__Task goal__.
Scan the entries below for the word "sierra". Copy out every line in which it occurs.
#### Supplied entries
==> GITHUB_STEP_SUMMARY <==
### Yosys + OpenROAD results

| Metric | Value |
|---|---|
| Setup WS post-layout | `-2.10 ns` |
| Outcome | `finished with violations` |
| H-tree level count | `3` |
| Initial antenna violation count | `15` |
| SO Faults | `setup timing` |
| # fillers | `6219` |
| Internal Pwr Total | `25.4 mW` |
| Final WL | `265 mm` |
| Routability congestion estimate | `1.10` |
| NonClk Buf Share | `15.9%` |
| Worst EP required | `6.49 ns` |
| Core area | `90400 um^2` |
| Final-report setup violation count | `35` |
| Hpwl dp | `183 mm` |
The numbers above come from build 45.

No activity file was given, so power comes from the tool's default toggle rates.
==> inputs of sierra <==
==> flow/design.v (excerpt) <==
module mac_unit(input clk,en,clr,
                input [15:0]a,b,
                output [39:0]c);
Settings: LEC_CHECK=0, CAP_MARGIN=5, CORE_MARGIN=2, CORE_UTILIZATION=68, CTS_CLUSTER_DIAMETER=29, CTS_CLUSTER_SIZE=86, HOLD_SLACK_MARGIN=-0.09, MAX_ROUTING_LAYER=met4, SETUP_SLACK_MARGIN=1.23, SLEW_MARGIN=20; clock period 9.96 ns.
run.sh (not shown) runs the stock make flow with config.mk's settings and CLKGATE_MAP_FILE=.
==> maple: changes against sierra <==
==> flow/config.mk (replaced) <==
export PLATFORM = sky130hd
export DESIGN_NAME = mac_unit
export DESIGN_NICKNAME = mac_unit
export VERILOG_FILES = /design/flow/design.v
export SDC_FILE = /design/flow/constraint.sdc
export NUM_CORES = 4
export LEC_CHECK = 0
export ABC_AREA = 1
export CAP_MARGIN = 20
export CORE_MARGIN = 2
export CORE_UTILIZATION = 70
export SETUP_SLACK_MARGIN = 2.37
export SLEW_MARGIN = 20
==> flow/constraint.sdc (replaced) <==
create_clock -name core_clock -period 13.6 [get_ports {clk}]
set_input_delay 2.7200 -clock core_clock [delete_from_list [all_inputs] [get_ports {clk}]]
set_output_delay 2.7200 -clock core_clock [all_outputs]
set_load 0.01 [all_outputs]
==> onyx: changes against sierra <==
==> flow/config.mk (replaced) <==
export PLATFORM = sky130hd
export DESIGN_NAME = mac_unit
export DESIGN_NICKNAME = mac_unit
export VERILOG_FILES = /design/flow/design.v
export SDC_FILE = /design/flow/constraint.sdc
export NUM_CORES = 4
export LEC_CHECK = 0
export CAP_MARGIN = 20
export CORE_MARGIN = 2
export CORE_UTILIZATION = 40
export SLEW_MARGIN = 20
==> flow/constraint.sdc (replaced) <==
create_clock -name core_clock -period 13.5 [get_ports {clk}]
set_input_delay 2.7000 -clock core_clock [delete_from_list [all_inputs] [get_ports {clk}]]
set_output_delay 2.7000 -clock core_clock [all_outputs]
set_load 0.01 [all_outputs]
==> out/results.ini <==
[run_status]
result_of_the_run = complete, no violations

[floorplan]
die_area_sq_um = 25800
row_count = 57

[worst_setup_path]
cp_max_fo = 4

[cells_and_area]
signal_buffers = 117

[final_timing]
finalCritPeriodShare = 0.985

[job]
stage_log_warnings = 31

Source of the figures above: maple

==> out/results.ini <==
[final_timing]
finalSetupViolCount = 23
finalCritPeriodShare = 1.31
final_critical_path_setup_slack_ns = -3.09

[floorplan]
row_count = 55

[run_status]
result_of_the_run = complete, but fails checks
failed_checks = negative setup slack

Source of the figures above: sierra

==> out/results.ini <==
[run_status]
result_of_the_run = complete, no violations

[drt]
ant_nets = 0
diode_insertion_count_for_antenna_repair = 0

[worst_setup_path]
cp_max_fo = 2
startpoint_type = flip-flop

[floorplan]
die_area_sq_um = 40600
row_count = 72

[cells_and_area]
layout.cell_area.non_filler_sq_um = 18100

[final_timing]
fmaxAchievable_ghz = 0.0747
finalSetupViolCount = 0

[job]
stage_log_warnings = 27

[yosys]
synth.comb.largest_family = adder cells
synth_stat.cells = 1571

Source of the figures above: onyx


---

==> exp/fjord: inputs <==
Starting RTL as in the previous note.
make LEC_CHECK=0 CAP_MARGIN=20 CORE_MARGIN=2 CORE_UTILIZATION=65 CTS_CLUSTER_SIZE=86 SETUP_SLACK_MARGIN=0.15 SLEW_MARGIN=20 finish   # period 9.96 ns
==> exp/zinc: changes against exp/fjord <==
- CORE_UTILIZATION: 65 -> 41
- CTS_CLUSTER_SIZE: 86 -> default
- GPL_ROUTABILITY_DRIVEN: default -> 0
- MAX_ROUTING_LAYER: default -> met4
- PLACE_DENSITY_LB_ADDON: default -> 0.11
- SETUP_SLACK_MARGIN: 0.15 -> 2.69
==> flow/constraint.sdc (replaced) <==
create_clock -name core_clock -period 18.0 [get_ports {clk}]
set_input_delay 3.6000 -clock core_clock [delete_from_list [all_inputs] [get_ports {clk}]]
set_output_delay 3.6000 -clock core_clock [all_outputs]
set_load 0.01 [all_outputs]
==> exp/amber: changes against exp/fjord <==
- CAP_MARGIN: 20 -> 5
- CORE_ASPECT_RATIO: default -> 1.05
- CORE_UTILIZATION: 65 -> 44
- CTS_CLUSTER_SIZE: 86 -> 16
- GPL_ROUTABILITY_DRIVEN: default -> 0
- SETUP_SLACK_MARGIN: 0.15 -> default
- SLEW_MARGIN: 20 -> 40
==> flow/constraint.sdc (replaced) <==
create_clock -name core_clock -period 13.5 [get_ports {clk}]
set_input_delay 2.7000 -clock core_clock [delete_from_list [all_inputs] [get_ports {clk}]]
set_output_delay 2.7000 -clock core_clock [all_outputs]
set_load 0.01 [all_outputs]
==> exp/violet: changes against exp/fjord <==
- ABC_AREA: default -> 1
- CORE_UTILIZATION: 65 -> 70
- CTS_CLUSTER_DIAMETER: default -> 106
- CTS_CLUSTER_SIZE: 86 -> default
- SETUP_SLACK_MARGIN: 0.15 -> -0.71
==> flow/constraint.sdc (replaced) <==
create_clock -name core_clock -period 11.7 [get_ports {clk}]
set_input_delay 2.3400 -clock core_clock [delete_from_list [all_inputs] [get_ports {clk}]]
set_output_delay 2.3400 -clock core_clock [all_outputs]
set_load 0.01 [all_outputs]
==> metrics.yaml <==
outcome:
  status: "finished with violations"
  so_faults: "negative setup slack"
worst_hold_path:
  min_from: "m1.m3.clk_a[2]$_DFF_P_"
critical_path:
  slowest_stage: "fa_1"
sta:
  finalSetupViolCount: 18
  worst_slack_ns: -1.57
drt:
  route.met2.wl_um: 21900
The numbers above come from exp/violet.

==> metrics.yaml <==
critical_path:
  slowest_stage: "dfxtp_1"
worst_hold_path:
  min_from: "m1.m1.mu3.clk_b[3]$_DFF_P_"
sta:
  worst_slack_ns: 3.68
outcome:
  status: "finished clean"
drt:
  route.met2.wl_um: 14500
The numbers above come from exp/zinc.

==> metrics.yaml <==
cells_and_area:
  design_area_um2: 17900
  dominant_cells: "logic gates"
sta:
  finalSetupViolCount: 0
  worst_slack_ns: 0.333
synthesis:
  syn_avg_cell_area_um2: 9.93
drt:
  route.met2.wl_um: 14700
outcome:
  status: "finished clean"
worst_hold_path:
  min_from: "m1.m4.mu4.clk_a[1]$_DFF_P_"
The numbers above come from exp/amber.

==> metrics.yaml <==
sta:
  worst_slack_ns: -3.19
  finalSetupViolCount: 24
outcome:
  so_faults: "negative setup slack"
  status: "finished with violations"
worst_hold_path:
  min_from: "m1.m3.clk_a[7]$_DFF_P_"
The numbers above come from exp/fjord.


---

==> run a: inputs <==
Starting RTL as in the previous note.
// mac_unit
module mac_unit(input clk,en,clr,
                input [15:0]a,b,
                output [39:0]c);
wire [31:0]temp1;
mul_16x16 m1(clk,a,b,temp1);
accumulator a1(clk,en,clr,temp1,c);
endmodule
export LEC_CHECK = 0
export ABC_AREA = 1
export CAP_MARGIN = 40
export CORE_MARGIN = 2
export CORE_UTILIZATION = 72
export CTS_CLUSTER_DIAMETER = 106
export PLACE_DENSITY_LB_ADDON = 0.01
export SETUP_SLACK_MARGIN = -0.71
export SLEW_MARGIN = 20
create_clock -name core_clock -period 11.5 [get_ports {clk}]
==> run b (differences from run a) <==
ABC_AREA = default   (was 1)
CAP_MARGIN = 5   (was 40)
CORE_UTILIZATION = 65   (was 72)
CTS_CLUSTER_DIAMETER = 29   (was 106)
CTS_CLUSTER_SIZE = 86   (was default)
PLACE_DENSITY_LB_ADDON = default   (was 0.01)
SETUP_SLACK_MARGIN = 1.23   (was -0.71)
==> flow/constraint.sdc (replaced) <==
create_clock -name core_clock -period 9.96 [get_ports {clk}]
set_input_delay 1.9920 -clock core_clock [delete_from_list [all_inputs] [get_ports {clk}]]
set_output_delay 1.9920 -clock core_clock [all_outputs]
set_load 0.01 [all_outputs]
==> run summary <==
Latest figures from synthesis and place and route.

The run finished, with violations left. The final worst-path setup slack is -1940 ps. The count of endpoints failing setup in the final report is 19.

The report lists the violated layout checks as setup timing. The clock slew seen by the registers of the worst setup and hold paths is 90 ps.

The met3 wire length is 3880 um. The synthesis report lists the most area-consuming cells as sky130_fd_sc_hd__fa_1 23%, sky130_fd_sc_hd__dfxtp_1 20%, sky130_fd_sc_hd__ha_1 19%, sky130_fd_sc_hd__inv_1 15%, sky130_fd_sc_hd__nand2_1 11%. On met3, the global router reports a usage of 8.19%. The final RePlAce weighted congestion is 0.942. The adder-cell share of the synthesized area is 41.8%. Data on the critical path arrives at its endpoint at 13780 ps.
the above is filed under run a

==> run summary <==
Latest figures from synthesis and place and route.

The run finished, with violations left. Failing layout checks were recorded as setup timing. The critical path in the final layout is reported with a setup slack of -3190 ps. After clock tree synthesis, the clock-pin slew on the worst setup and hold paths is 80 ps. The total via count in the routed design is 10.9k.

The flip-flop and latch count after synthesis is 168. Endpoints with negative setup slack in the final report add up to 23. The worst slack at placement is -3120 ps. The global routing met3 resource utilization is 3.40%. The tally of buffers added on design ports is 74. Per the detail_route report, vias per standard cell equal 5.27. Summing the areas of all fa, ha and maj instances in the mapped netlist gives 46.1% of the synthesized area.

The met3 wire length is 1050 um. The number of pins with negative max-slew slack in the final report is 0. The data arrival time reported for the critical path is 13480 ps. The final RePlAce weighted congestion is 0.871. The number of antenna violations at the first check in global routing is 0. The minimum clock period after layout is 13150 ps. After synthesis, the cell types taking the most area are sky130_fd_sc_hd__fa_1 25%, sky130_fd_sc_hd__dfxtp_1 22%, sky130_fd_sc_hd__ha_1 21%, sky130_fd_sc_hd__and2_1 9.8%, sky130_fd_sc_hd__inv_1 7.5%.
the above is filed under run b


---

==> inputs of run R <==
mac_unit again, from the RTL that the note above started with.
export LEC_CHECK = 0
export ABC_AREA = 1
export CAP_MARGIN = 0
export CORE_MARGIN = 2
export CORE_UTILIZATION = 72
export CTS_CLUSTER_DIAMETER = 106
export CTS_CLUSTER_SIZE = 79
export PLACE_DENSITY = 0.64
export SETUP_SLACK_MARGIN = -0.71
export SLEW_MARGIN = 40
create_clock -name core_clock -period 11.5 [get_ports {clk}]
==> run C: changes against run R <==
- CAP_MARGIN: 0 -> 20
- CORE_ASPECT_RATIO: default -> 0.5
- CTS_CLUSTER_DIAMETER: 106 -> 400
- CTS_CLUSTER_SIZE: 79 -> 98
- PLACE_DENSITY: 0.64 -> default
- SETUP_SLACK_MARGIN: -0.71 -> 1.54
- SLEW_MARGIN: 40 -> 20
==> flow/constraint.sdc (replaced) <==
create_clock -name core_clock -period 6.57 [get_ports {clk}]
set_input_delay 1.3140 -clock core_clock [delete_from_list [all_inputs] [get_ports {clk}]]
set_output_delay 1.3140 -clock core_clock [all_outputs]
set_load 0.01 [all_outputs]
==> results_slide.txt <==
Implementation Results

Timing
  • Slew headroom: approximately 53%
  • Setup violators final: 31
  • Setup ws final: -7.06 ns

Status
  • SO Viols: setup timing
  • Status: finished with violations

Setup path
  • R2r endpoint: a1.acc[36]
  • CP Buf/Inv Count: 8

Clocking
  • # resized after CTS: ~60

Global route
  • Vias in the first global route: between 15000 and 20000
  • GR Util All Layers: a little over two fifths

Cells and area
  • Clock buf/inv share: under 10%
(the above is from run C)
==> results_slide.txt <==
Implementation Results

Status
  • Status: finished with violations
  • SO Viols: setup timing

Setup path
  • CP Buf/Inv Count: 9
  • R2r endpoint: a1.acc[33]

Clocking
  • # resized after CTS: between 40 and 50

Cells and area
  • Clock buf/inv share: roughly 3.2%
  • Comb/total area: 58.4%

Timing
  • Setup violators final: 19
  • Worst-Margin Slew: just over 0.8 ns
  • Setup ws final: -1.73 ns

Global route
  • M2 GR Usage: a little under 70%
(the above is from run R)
########
__Result below__.
==> inputs of sierra <==
==> maple: changes against sierra <==
==> onyx: changes against sierra <==
Source of the figures above: sierra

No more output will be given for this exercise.